Pyruvate‐fortified Fluid Resuscitation Suppresses Inflammation and Arrhythmogenesis During Hemorrhagic Shock and Hindlimb Ischemia

Fluid resuscitation for hemorrhagic shock can elicit inflammatory and metabolic stress. We tested whether resuscitation with pyruvate can mitigate these effects. Goats (~25kg) were hemorrhaged to mean arterial pressure (MAP) of 50 mmHg, subjected to hindlimb ischemia with a tourniquet, and then resuscitated (10 ml/min iv) with lactate‐ (LR; n=4) or pyruvate‐ (PR; n=6) enriched Ringers solution for 90 min; tourniquet was released at 60 min. Time controls (TC, n=5) experienced neither hemorrhage nor hindlimb ischemia.
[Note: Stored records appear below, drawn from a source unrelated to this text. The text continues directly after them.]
Context: an optimization exercise on an open-source flow, tuned for small area, a short achievable clock period and few clock cycles. The choices shown serve that exercise and are no tape-out recipe. At most, simulation tests tie the RTL to the original design; equivalence was not proved. Power is estimated from default activity; no workload was simulated.

==> trial 96 <==
==> flow/design.v <==
module axi_bram2axis_amux #(
  parameter int W = 26
) (
  input  logic         sel,
  input  logic [W-1:0] c,
  input  logic [W-1:0] b,
  output logic [W-1:0] y
);
  assign y = b ^ (c & {W{sel}});
endmodule
module axi_bram2axis #(
  parameter int AXI_DATA_WIDTH      = 512,
  parameter int AXI_XFER_SIZE_WIDTH = 32,
  parameter int BRAM_ADDR_WIDTH     = 32,
  parameter int BRAM_DATA_WIDTH     = 512,
  parameter int BRAM_DELAY          = 2,
  parameter int FIFO_DEPTH          = BRAM_DELAY + 2
) (
  input  logic                           clk,
  input  logic                           rst,
  input  logic                           i_bs2a_start,
  output logic                           o_bs2a_done,
  input  logic [AXI_XFER_SIZE_WIDTH-1:0] i_bs2a_data_size_bytes,
  output logic                           o_bs2a_rden,
  output logic [BRAM_ADDR_WIDTH-1:0]     o_bs2a_rdaddr,
  input  logic [BRAM_DATA_WIDTH-1:0]     i_bs2a_rddata,
  output logic                           m_axis_tvalid,
  input  logic                           m_axis_tready,
  output logic [AXI_DATA_WIDTH-1:0]      m_axis_tdata,
  output logic                           m_axis_tlast
);
  localparam int NW = AXI_XFER_SIZE_WIDTH - 6;
  localparam int GW = 4;
  localparam int NG = (NW + GW - 1) / GW;
  logic          done_q;    
  logic          rden_q;    
  logic          vld_q;     
  logic          last_q;    
  logic [NG-1:0] en_q;      
  logic [NW-1:0] w_q;       
  logic [NW-1:0] rem_q;     
  logic [NW-1:0] n_in, nxt, cy, rem_dec, addr;
  logic          go, acc, vld_d, last_d, en_d;
  assign n_in = i_bs2a_data_size_bytes[AXI_XFER_SIZE_WIDTH-1:6];
  assign go   = i_bs2a_start && (n_in != '0);
  assign acc  = vld_q && m_axis_tready;
  assign vld_d  = rden_q && !done_q && !acc;
  assign last_d = vld_q ? last_q : (rem_q == NW'(1));
  assign en_d   = vld_d && !last_d;
  always_comb begin
    for (int i = 0; i < NW; i++) begin
      logic [NW-1:0] lo, glo;
      lo         = (NW'(1) << i) - NW'(1);
      glo        = lo & ~((NW'(1) << (i / GW * GW)) - NW'(1));
      cy[i]      = en_q[i / GW] && &(w_q | ~glo);
      rem_dec[i] = (&(~rem_q | ~lo)) ? ~rem_q[i] : rem_q[i];
    end
  end
  assign nxt = w_q ^ cy;
  axi_bram2axis_amux #(.W(NW)) u_amux (
    .sel(m_axis_tready), .c(cy), .b(w_q), .y(addr)
  );
  assign o_bs2a_rden   = !done_q;
  assign o_bs2a_rdaddr = BRAM_ADDR_WIDTH'(addr);
  assign o_bs2a_done   = done_q;
  assign m_axis_tvalid = vld_q;
  assign m_axis_tdata  = i_bs2a_rddata;
  assign m_axis_tlast  = last_q;
  always_ff @(posedge clk) begin
    if (rst) begin
      done_q <= 1'b1;
      rden_q <= 1'b0;
      vld_q  <= 1'b0;
      en_q   <= '0;
    end else begin
      rden_q <= o_bs2a_rden;
      vld_q  <= vld_d;
      for (int g = 0; g < NG; g++)
        en_q[g] <= en_d && &(w_q | ~((NW'(1) << (g * GW)) - NW'(1)));
      if (done_q) begin
        if (go) done_q <= 1'b0;
      end else if (acc && last_q) begin
        done_q <= 1'b1;
      end
    end
  end
  always_ff @(posedge clk) begin
    if (rst || done_q) w_q <= '0;
    else if (acc)      w_q <= nxt;
  end
  always_ff @(posedge clk) begin
    if (done_q)                rem_q <= n_in;
    else if (!vld_q && rden_q) rem_q <= rem_dec;
    last_q <= last_d;
  end
endmodule
==> flow/flow/run.sh <==
#!/bin/bash
# The standard layout, with three changes:
# - the port buffers are buf_2 cells instead of the resizer's default (a slow
#   delay cell);
# - the control ports are kept together on one stretch of the bottom edge
#   (flow/pins.tcl), next to the logic between them;
# - the clock tree is built without dummy loads.
set -euo pipefail
export BUFFER_PORTS_ARGS="-buffer_cell sky130_fd_sc_hd__buf_2"
export PRE_IO_PLACEMENT_TCL="$PWD/flow/pins.tcl"
export CTS_ARGS="-sink_clustering_enable -repair_clock_nets -sink_clustering_size 50 -sink_clustering_max_diameter 100 -buf_list sky130_fd_sc_hd__clkbuf_8 -dont_use_dummy_load"
bash standard.sh > standard.log 2>&1
==> flow/flow/pins.tcl <==
# Keep the control ports on one stretch of the bottom edge.
set_io_pin_constraint -region bottom:145-245 -pin_names [get_ports {
  clk rst i_bs2a_start i_bs2a_data_size_bytes* o_bs2a_done o_bs2a_rden
  o_bs2a_rdaddr* m_axis_tvalid m_axis_tready m_axis_tlast}]
==> flow/standard.sh <==
#!/bin/bash
# synth_recipe.tcl (not shown) runs the flow's synth.tcl, then flattens the netlist and writes it again
# the make line also repeats each setting of config.mk as NAME=value (left out here)
make -C /OpenROAD-flow-scripts/flow DESIGN_CONFIG=/design/flow/config.mk WORK_HOME=/design/flow/orfs CLKGATE_MAP_FILE= SYNTH_SCRIPT=/design/flow/synth_recipe.tcl "${@:-finish}"
==> flow/config.mk <==
export PLATFORM = sky130hd
export DESIGN_NAME = axi_bram2axis
export DESIGN_NICKNAME = axi_bram2axis
export VERILOG_FILES = /design/flow/design.v
export SDC_FILE = /design/flow/constraint.sdc
export NUM_CORES = 4
export LEC_CHECK = 0
export CAP_MARGIN = 20
export CORE_AREA = 5 5 385 385
export CTS_BUF_LIST = sky130_fd_sc_hd__clkbuf_8
export CTS_CLUSTER_DIAMETER = 100
export CTS_CLUSTER_SIZE = 50
export DIE_AREA = 0 0 390 390
export SETUP_SLACK_MARGIN = 2.2
export SLEW_MARGIN = 20
export SYNTH_HIERARCHICAL = 1
export SYNTH_MINIMUM_KEEP_SIZE = 0
==> flow/constraint.sdc <==
create_clock -name core_clock -period 5.0 [get_ports {clk}]
set_input_delay 1.0000 -clock core_clock [delete_from_list [all_inputs] [get_ports {clk}]]
set_output_delay 1.0000 -clock core_clock [all_outputs]
set_load 0.01 [all_outputs]
==> inputs of build 70, as changes to trial 96 <==
==> flow/design.v (replaced) <==
module axi_bram2axis #(
  parameter int AXI_DATA_WIDTH      = 512,
  parameter int AXI_XFER_SIZE_WIDTH = 32,
  parameter int BRAM_ADDR_WIDTH     = 32,
  parameter int BRAM_DATA_WIDTH     = 512,
  parameter int BRAM_DELAY          = 2,
  parameter int FIFO_DEPTH          = BRAM_DELAY + 2
) (
  input  logic                           clk,
  input  logic                           rst,
  input  logic                           i_bs2a_start,
  output logic                           o_bs2a_done,
  input  logic [AXI_XFER_SIZE_WIDTH-1:0] i_bs2a_data_size_bytes,
  output logic                           o_bs2a_rden,
  output logic [BRAM_ADDR_WIDTH-1:0]     o_bs2a_rdaddr,
  input  logic [BRAM_DATA_WIDTH-1:0]     i_bs2a_rddata,
  output logic                           m_axis_tvalid,
  input  logic                           m_axis_tready,
  output logic [AXI_DATA_WIDTH-1:0]      m_axis_tdata,
  output logic                           m_axis_tlast
);
  localparam int NW = AXI_XFER_SIZE_WIDTH - 6;
  logic          done_q;    
  logic          rden_q;    
  logic          vld_q;     
  logic          last_q;    
  logic [NW-1:0] w_q;       
  logic [NW-1:0] rem_q;     
  logic [NW-1:0] n_in;
  logic          acc, adv, go;
  assign n_in = i_bs2a_data_size_bytes[AXI_XFER_SIZE_WIDTH-1:6];
  assign go   = i_bs2a_start && (n_in != '0);
  assign acc  = vld_q && m_axis_tready;
  assign adv  = acc && !last_q;
  assign o_bs2a_rden   = !done_q || go;
  assign o_bs2a_rdaddr = BRAM_ADDR_WIDTH'(adv ? w_q + NW'(1) : w_q);
  assign o_bs2a_done   = done_q;
  assign m_axis_tvalid = vld_q;
  assign m_axis_tdata  = i_bs2a_rddata;
  assign m_axis_tlast  = last_q;
  always_ff @(posedge clk) begin
    if (rst) begin
      done_q <= 1'b1;
      rden_q <= 1'b0;
      vld_q  <= 1'b0;
      w_q    <= '0;
    end else begin
      rden_q <= o_bs2a_rden;
      vld_q  <= rden_q && !done_q && !acc;
      if (done_q) begin
        if (go) done_q <= 1'b0;
      end else if (acc) begin
        if (last_q) begin
          done_q <= 1'b1;
          w_q    <= '0;
        end else begin
          w_q <= w_q + NW'(1);
        end
      end
    end
  end
  always_ff @(posedge clk) begin
    if (done_q) begin
      rem_q  <= n_in;
      last_q <= (n_in == NW'(1));
    end else if (adv) begin
      rem_q  <= rem_q - NW'(1);
      last_q <= (rem_q == NW'(2));
    end
  end
endmodule
==> flow/run.sh (new file) <==
#!/bin/bash
# synth_recipe.tcl (not shown) runs the flow's synth.tcl, then flattens the netlist and writes it again
# the make line also repeats each setting of config.mk as NAME=value (left out here)
make -C /OpenROAD-flow-scripts/flow DESIGN_CONFIG=/design/flow/config.mk WORK_HOME=/design/flow/orfs CLKGATE_MAP_FILE= SYNTH_SCRIPT=/design/flow/synth_recipe.tcl finish
Settings changed: CORE_AREA 5 5 385 385 to default, CORE_MARGIN from default to 2, CORE_UTILIZATION from default to 40, CTS_BUF_LIST sky130_fd_sc_hd__clkbuf_8 to default, CTS_CLUSTER_DIAMETER 100 to default, CTS_CLUSTER_SIZE 50 to default, DIE_AREA 0 0 390 390 to default, SETUP_SLACK_MARGIN 2.2 to default, SYNTH_HIERARCHICAL 1 to default, SYNTH_MINIMUM_KEEP_SIZE 0 to default.
removed: flow/flow/run.sh
removed: flow/flow/pins.tcl
removed: flow/standard.sh
==> inputs of build 59, as changes to trial 96 <==
==> flow/design.v (replaced) <==
module axi_bram2axis #(
  parameter int AXI_DATA_WIDTH      = 512,
  parameter int AXI_XFER_SIZE_WIDTH = 32,
  parameter int BRAM_ADDR_WIDTH     = 32,
  parameter int BRAM_DATA_WIDTH     = 512,
  parameter int BRAM_DELAY          = 2,
  parameter int FIFO_DEPTH          = BRAM_DELAY + 2
) (
  input  logic                           clk,
  input  logic                           rst,
  input  logic                           i_bs2a_start,
  output logic                           o_bs2a_done,
  input  logic [AXI_XFER_SIZE_WIDTH-1:0] i_bs2a_data_size_bytes,
  output logic                           o_bs2a_rden,
  output logic [BRAM_ADDR_WIDTH-1:0]     o_bs2a_rdaddr,
  input  logic [BRAM_DATA_WIDTH-1:0]     i_bs2a_rddata,
  output logic                           m_axis_tvalid,
  input  logic                           m_axis_tready,
  output logic [AXI_DATA_WIDTH-1:0]      m_axis_tdata,
  output logic                           m_axis_tlast
);
  localparam int NW = AXI_XFER_SIZE_WIDTH - 6;
  logic          done_q;    
  logic          rden_q;    
  logic          vld_q;     
  logic          last_q;    
  logic [NW-1:0] w_q;       
  logic [NW-1:0] a_q;       
  logic [NW-1:0] rem_q;     
  logic [NW-1:0] n_in, w_inc, rem_dec;
  logic          go, acc;
  assign n_in = i_bs2a_data_size_bytes[AXI_XFER_SIZE_WIDTH-1:6];
  assign go   = i_bs2a_start && (n_in != '0);
  assign acc  = vld_q && m_axis_tready;
  always_comb begin
    for (int i = 0; i < NW; i++) begin
      logic [NW-1:0] lo;
      lo         = (NW'(1) << i) - NW'(1);
      w_inc[i]   = (&(w_q | ~lo))    ? ~w_q[i]   : w_q[i];
      rem_dec[i] = (&(~rem_q | ~lo)) ? ~rem_q[i] : rem_q[i];
    end
  end
  assign o_bs2a_rden   = !done_q;
  assign o_bs2a_rdaddr = BRAM_ADDR_WIDTH'(m_axis_tready ? a_q : w_q);
  assign o_bs2a_done   = done_q;
  assign m_axis_tvalid = vld_q;
  assign m_axis_tdata  = i_bs2a_rddata;
  assign m_axis_tlast  = last_q;
  always_ff @(posedge clk) begin
    if (rst) begin
      done_q <= 1'b1;
      rden_q <= 1'b0;
      vld_q  <= 1'b0;
    end else begin
      rden_q <= o_bs2a_rden;
      vld_q  <= rden_q && !done_q && !acc;
      if (done_q) begin
        if (go) done_q <= 1'b0;
      end else if (acc && last_q) begin
        done_q <= 1'b1;
      end
    end
  end
  always_ff @(posedge clk) begin
    if (rst || done_q) begin
      w_q <= '0;
      a_q <= '0;
    end else if (acc) begin
      if (!last_q) w_q <= a_q;
    end else if (!vld_q && rden_q) begin
      a_q <= (rem_q == NW'(1)) ? w_q : w_inc;
    end
  end
  always_ff @(posedge clk) begin
    if (done_q)               rem_q <= n_in;
    else if (acc && !last_q)  rem_q <= rem_dec;
    if (!vld_q) last_q <= (rem_q == NW'(1));
  end
endmodule
==> flow/flow/run.sh (replaced) <==
#!/bin/bash
# The standard layout, with two changes: the port buffers are buf_2 cells
# instead of the resizer's default (a slow delay cell), and the control ports
# are kept together on one stretch of the bottom edge (flow/pins.tcl), next to
# the logic between them. The data ports are placed freely as before.
set -euo pipefail
export BUFFER_PORTS_ARGS="-buffer_cell sky130_fd_sc_hd__buf_2"
export PRE_IO_PLACEMENT_TCL="$PWD/flow/pins.tcl"
bash standard.sh > standard.log 2>&1
Settings changed: SETUP_SLACK_MARGIN 2.2 to 2.5, SYNTH_HIERARCHICAL 1 to default, SYNTH_MINIMUM_KEEP_SIZE 0 to default.
==> summary of the runs <==
- Build 70 ended with an error in 3_2_place_iop with PPL-0024. Build 59 completed with no timing, DRC or antenna violations. Trial 96 completed with no timing, DRC or antenna violations.
- Of build 59 and trial 96, trial 96 has the higher hold slack (gap 33 ps).
- Sequential power: trial 96 is smaller than build 59 (21%).
- Of build 59 and trial 96, build 59 has the higher clock power (gap about 40%, measured against trial 96).
- Between trial 96 and build 59, the lower sequential cell count is in trial 96 (gap 19).
- Of trial 96 and build 59, build 59 has the higher area after synthesis (gap about 10%, measured against build 59).
- Final area: trial 96 is lower than build 59 (18%).
- Between trial 96 and build 59, the lower combinational power is in trial 96 (gap about 28%, measured against build 59).
- First-iteration DRC count: build 59 is smaller than trial 96 (about 14%).
- Against build 59, the total power of trial 96 is smaller by about 25%.
- Between build 59 and trial 96, the lower setup slack is in trial 96 (gap 160 ps).
Testbench counts of build 70, summed over its fixed seeds: cycles 13,371.
Testbench counts of build 59, summed over its fixed seeds: cycles 13,562.
For trial 96, only the layout was checked, not whether the RTL still works.

-- afterwards: timing with drivers on the ports --
In the flow no input, the clock included, has a driving cell. The finished layouts below were timed again as built, in two steps. Step 1 assumes that a clkbuf_16 drives the clock port and a buf_2 every other input. Step 2 also shifts input and output timing later by t, the mid clock arrival at the registers, as if the neighbouring blocks saw the same clock. a / b / c = ideal / step 1 / step 2; a / b = the first two.
run | shift t [ns] | setup WS [ns] | worst setup path after step 2 | slew at the worst register clock pin (ns) | worst slew at a driven data input, ns
trial 96 | 0.366 | 2.257 / 2.212 / 2.212 | input to output | 0.07 / 0.07 | 0.40
build 59 | 0.402 | 2.415 / 2.119 / 1.944 | input to register | 0.09 / 0.09 | 0.36
After both steps setup and hold are still met in every run listed. For build 59, which loses most, drivers alone change the setup slack by -0.296 ns; drivers and shift together by -0.471 ns.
At 4 h recovery, left ventricular myocardium (LV) and ischemic gastrocnemius (IG) were biopsied to measure myeloperoxidase (MPO), a marker of neutrophil infiltration. Peak plasma pyruvate concentrations (mM) were 3.03±0.83 in PR, 0.46±0.15 in LR (p<0.05 vs. PR) and 0.15±0.002 in TC. Systemic lactate/pyruvate redox state was higher in LR (30.3±4.5) vs PR (1.9±0.3; p<0.001) and TC (3.7±0.1; p<0.01). Although MAP fell post‐resuscitation in all groups, pulse pressure, a measure of systemic vasodilation, increased only 15% following PR vs 133% post‐LR and 59% in TC. PR lowered MPO activity by 30% in LV and 23% in IG vs LR. Pro‐arrhythmic QTc dispersion was 25±6 ms post‐LR vs. 7.7±0.9 ms post‐PR (p<0.05). Resuscitation with pyruvate stabilized peripheral resistance and electrocardiographic function and suppressed tissue inflammation ‐ all goals for fluid resuscitation. US Dept Defense W911NF0910086.